■ **Your assignment**
Please take the records that follow and repeat exactly the lines starting with the line with "grt_pass1_wl_um 23600 \" and going on through the line with "fin_skew_ns 0.00951 \".

Collected data entries
==========

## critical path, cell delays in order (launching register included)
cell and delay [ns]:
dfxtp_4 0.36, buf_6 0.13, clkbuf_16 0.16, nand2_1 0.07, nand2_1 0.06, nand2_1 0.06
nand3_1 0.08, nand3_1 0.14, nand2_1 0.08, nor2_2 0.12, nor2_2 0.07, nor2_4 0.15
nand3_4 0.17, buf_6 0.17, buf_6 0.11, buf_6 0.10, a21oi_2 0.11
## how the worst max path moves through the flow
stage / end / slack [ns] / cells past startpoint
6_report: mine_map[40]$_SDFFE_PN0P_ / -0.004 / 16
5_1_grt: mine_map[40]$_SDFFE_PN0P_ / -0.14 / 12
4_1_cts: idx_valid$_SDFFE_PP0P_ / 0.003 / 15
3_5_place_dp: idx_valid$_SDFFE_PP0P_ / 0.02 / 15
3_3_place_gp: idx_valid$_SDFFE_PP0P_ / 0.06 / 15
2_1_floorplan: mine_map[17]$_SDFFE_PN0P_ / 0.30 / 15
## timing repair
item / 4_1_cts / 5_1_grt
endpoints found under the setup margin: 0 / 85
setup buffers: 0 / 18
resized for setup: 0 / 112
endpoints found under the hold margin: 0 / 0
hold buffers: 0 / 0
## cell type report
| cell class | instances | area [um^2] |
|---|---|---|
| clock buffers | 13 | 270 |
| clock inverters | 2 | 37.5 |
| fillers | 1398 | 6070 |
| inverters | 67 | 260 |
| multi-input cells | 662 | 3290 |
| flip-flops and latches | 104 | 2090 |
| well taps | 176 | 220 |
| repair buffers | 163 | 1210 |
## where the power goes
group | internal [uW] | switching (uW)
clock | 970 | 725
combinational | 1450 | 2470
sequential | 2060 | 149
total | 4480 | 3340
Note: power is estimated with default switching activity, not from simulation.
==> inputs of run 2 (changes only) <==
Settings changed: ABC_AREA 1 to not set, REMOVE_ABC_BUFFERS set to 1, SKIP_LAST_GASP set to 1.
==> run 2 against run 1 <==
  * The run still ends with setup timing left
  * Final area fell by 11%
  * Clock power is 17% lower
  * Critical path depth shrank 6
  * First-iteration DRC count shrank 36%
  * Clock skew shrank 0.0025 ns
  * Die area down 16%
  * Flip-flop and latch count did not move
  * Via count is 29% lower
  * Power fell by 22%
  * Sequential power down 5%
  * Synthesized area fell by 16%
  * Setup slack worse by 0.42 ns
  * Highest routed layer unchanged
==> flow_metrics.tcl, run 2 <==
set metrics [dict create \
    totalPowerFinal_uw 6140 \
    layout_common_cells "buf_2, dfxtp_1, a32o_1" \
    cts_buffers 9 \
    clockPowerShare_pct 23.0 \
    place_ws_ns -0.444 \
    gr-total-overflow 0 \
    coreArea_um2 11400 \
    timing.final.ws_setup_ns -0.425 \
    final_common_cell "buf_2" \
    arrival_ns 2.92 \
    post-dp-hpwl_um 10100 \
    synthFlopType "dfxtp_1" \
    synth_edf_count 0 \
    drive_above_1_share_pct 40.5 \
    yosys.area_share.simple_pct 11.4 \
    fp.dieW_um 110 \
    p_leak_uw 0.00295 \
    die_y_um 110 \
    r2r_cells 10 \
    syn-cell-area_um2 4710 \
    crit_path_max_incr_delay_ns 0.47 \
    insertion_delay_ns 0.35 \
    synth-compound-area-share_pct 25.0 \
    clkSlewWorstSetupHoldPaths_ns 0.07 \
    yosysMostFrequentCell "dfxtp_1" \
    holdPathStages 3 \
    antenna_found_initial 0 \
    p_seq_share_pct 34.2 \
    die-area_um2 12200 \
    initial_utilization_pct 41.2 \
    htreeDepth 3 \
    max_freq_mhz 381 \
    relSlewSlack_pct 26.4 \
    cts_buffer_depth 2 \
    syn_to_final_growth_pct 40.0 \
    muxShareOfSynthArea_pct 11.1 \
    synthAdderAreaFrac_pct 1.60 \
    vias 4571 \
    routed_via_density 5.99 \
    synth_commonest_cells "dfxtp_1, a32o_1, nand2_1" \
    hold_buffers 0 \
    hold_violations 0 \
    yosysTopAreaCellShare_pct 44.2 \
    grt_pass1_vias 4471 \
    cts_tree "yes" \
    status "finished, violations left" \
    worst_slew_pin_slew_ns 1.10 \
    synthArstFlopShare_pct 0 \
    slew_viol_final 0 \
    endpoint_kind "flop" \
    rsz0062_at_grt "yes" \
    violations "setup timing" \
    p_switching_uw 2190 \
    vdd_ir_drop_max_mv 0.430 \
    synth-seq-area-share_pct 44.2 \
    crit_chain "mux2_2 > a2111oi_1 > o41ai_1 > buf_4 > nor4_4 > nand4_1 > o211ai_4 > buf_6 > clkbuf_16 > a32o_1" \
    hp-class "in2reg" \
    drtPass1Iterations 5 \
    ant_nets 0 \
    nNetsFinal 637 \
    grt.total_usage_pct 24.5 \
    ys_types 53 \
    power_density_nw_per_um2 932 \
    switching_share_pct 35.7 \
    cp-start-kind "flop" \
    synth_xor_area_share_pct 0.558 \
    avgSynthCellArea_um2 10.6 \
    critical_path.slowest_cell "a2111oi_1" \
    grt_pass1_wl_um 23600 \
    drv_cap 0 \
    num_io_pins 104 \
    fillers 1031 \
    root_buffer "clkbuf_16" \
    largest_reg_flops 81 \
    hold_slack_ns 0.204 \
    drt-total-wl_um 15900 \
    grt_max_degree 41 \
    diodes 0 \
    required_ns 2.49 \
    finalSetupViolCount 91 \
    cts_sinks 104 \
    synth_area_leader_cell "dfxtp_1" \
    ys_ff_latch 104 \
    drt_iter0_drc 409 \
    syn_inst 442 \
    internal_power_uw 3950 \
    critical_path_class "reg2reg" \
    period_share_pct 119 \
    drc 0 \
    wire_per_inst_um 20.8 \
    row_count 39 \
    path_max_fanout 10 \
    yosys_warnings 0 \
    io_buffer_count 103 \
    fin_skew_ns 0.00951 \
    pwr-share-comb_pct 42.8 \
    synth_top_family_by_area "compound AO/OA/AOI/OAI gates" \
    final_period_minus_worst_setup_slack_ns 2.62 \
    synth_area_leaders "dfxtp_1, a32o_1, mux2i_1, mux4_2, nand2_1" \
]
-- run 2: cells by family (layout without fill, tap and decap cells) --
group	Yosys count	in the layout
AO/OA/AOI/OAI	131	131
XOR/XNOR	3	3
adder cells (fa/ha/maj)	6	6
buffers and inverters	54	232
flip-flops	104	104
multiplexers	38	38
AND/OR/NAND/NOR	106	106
**config.mk**
```make
export PLATFORM = sky130hd
export DESIGN_NAME = seg7_scan_capture
export DESIGN_NICKNAME = d
export VERILOG_FILES = /design/src/rtl/seg7_pkg.sv /design/src/rtl/seg7_pattern_decode.sv /design/src/rtl/seg7_scan_capture.sv
export SDC_FILE = /design/constraint.sdc
export NUM_CORES = 1
export LEC_CHECK = 0
export CORE_ASPECT_RATIO = 1.75
export CORE_MARGIN = 3
export CORE_UTILIZATION = 44
export DETAILED_ROUTE_END_ITERATION = 10
export HOLD_SLACK_MARGIN = 0.02
export PLACE_DENSITY_LB_ADDON = 0.2
export SLEW_MARGIN = 20
export SYNTH_ARGS = -nofsm -noshare
export SYNTH_HDL_FRONTEND = slang
export SYNTH_SLANG_ARGS = --single-unit
export TNS_END_PERCENT = 30
```
**constraint.sdc**
```tcl
create_clock -name clk -period 2.1 [get_ports clk]
set_input_delay 0.21 -clock clk [delete_from_list [all_inputs] [get_ports clk]]
set_output_delay 0.21 -clock clk [all_outputs]
set_load 0.005 [all_outputs]
```
**src/rtl/seg7_pkg.sv**
```systemverilog
// Shared 7-segment definitions: segment patterns {a..g}, special BCD codes and
// the capture FSM state type. Also used by the seven_segment_decoder.
package seg7_pkg;

    localparam logic [6:0] SEG_0     = 7'b1111110;
    localparam logic [6:0] SEG_1     = 7'b0110000;
    localparam logic [6:0] SEG_2     = 7'b1101101;
    localparam logic [6:0] SEG_3     = 7'b1111001;
    localparam logic [6:0] SEG_4     = 7'b0110011;
    localparam logic [6:0] SEG_5     = 7'b1011011;
    localparam logic [6:0] SEG_6     = 7'b1011111;
    localparam logic [6:0] SEG_7     = 7'b1110000;
    localparam logic [6:0] SEG_8     = 7'b1111111;
    localparam logic [6:0] SEG_9     = 7'b1111011;
    localparam logic [6:0] SEG_BLANK = 7'b0000000;

    localparam logic [3:0] BCD_BLANK   = 4'hA;
    localparam logic [3:0] BCD_INVALID = 4'hF;

    typedef enum logic {
        SETTLE = 1'b0,
        HOLD   = 1'b1
    } cap_state_t;

    function automatic logic is_onehot(input logic [31:0] v);
        return (v != '0) && ((v & (v - 32'd1)) == '0);
    endfunction

endpackage

```
**src/rtl/seg7_pattern_decode.sv**
```systemverilog
// Combinational 7-segment pattern -> {err, nibble}. Unlisted patterns give 4'hF/err.
// BLANK_DETECT_EN: when defined, the all-off pattern is a legal blank digit (4'hA).
module seg7_pattern_decode
    import seg7_pkg::*;
(
    input  logic [6:0] seg,
    output logic [3:0] nibble,
    output logic       err
);

    always_comb begin
        nibble = BCD_INVALID;
        err    = 1'b1;
        case (seg)
            SEG_0:     begin nibble = 4'd0; err = 1'b0; end
            SEG_1:     begin nibble = 4'd1; err = 1'b0; end
            SEG_2:     begin nibble = 4'd2; err = 1'b0; end
            SEG_3:     begin nibble = 4'd3; err = 1'b0; end
            SEG_4:     begin nibble = 4'd4; err = 1'b0; end
            SEG_5:     begin nibble = 4'd5; err = 1'b0; end
            SEG_6:     begin nibble = 4'd6; err = 1'b0; end
            SEG_7:     begin nibble = 4'd7; err = 1'b0; end
            SEG_8:     begin nibble = 4'd8; err = 1'b0; end
            SEG_9:     begin nibble = 4'd9; err = 1'b0; end
`ifdef BLANK_DETECT_EN
            SEG_BLANK: begin nibble = BCD_BLANK; err = 1'b0; end
`endif
            default:   ;
        endcase
    end

endmodule

```
**src/rtl/seg7_scan_capture.sv**
```systemverilog
// Recovers BCD digits from a multiplexed 7-segment bus: input register, stability
// filter, capture FSM and frame assembly. Blank handling follows BLANK_DETECT_EN.
module seg7_scan_capture
    import seg7_pkg::*;
#(
    parameter int NUM_DIGITS    = 4,
    parameter int STABLE_CYCLES = 4
) (
    input  logic                    clk,
    input  logic                    rst_n,
    input  logic [6:0]              seg_in,
    input  logic [NUM_DIGITS-1:0]   dig_sel,
    output logic [4*NUM_DIGITS-1:0] bcd_out,
    output logic [NUM_DIGITS-1:0]   digit_err,
    output logic                    frame_valid,
    output logic                    sel_err
);

    localparam int CNT_W = $clog2(STABLE_CYCLES + 1);
    localparam logic [CNT_W-1:0] CNT_MAX = CNT_W'(STABLE_CYCLES);
    localparam logic [CNT_W-1:0] CNT_CAP = CNT_W'(STABLE_CYCLES - 1);

    logic [6:0]              smp_seg, prv_seg;
    logic [NUM_DIGITS-1:0]   smp_sel, prv_sel;
    logic [CNT_W-1:0]        cnt_q, cnt_d;
    cap_state_t              state_q, state_d;
    logic                    same, capture, sel_ok, cap_ok, complete, pend_q;
    logic [NUM_DIGITS-1:0]   seen_q, seen_base, seen_d;
    logic [4*NUM_DIGITS-1:0] shadow_bcd;
    logic [NUM_DIGITS-1:0]   shadow_err;
    logic [3:0]              dec_nib;
    logic                    dec_err;

    seg7_pattern_decode u_decode (
        .seg    (smp_seg),
        .nibble (dec_nib),
        .err    (dec_err)
    );

    always_comb begin
        same    = (smp_seg == prv_seg) && (smp_sel == prv_sel);
        cnt_d   = '0;
        state_d = state_q;
        capture = 1'b0;
        if (same) begin
            cnt_d = (cnt_q == CNT_MAX) ? cnt_q : cnt_q + 1'b1;
        end
        if (!same) begin
            state_d = SETTLE;
        end else if (state_q == SETTLE && cnt_d == CNT_CAP) begin
            capture = 1'b1;
            state_d = HOLD;
        end
        sel_ok    = is_onehot(32'(smp_sel));
        cap_ok    = capture && sel_ok;
        // A pending frame clears the mask this edge; a coincident capture opens the next frame.
        seen_base = pend_q ? '0 : seen_q;
        seen_d    = cap_ok ? (seen_base | smp_sel) : seen_base;
        complete  = cap_ok && (seen_d == '1);
    end

    always_ff @(posedge clk) begin
        if (!rst_n) state_q <= SETTLE;
        else        state_q <= state_d;
    end

    always_ff @(posedge clk) begin
        if (!rst_n) begin
            smp_seg     <= '0;
            prv_seg     <= '0;
            smp_sel     <= '0;
            prv_sel     <= '0;
            cnt_q       <= '0;
            seen_q      <= '0;
            pend_q      <= 1'b0;
            shadow_bcd  <= '0;
            shadow_err  <= '0;
            bcd_out     <= '0;
            digit_err   <= '0;
            frame_valid <= 1'b0;
            sel_err     <= 1'b0;
        end else begin
            smp_seg     <= seg_in;
            smp_sel     <= dig_sel;
            prv_seg     <= smp_seg;
            prv_sel     <= smp_sel;
            cnt_q       <= cnt_d;
            seen_q      <= seen_d;
            pend_q      <= complete;
            frame_valid <= pend_q;
            sel_err     <= capture && !sel_ok;
            if (pend_q) begin
                bcd_out   <= shadow_bcd;
                digit_err <= shadow_err;
            end
            for (int unsigned i = 0; i < NUM_DIGITS; i++) begin
                if (cap_ok && smp_sel[i]) begin
                    shadow_bcd[4*i +: 4] <= dec_nib;
                    shadow_err[i]        <= dec_err;
                end
            end
        end
    end

endmodule

```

==========

■ **Response to the task**
    grt_pass1_wl_um 23600 \
    drv_cap 0 \
    num_io_pins 104 \
    fillers 1031 \
    root_buffer "clkbuf_16" \
    largest_reg_flops 81 \
    hold_slack_ns 0.204 \
    drt-total-wl_um 15900 \
    grt_max_degree 41 \
    diodes 0 \
    required_ns 2.49 \
    finalSetupViolCount 91 \
    cts_sinks 104 \
    synth_area_leader_cell "dfxtp_1" \
    ys_ff_latch 104 \
    drt_iter0_drc 409 \
    syn_inst 442 \
    internal_power_uw 3950 \
    critical_path_class "reg2reg" \
    period_share_pct 119 \
    drc 0 \
    wire_per_inst_um 20.8 \
    row_count 39 \
    path_max_fanout 10 \
    yosys_warnings 0 \
    io_buffer_count 103 \
    fin_skew_ns 0.00951 \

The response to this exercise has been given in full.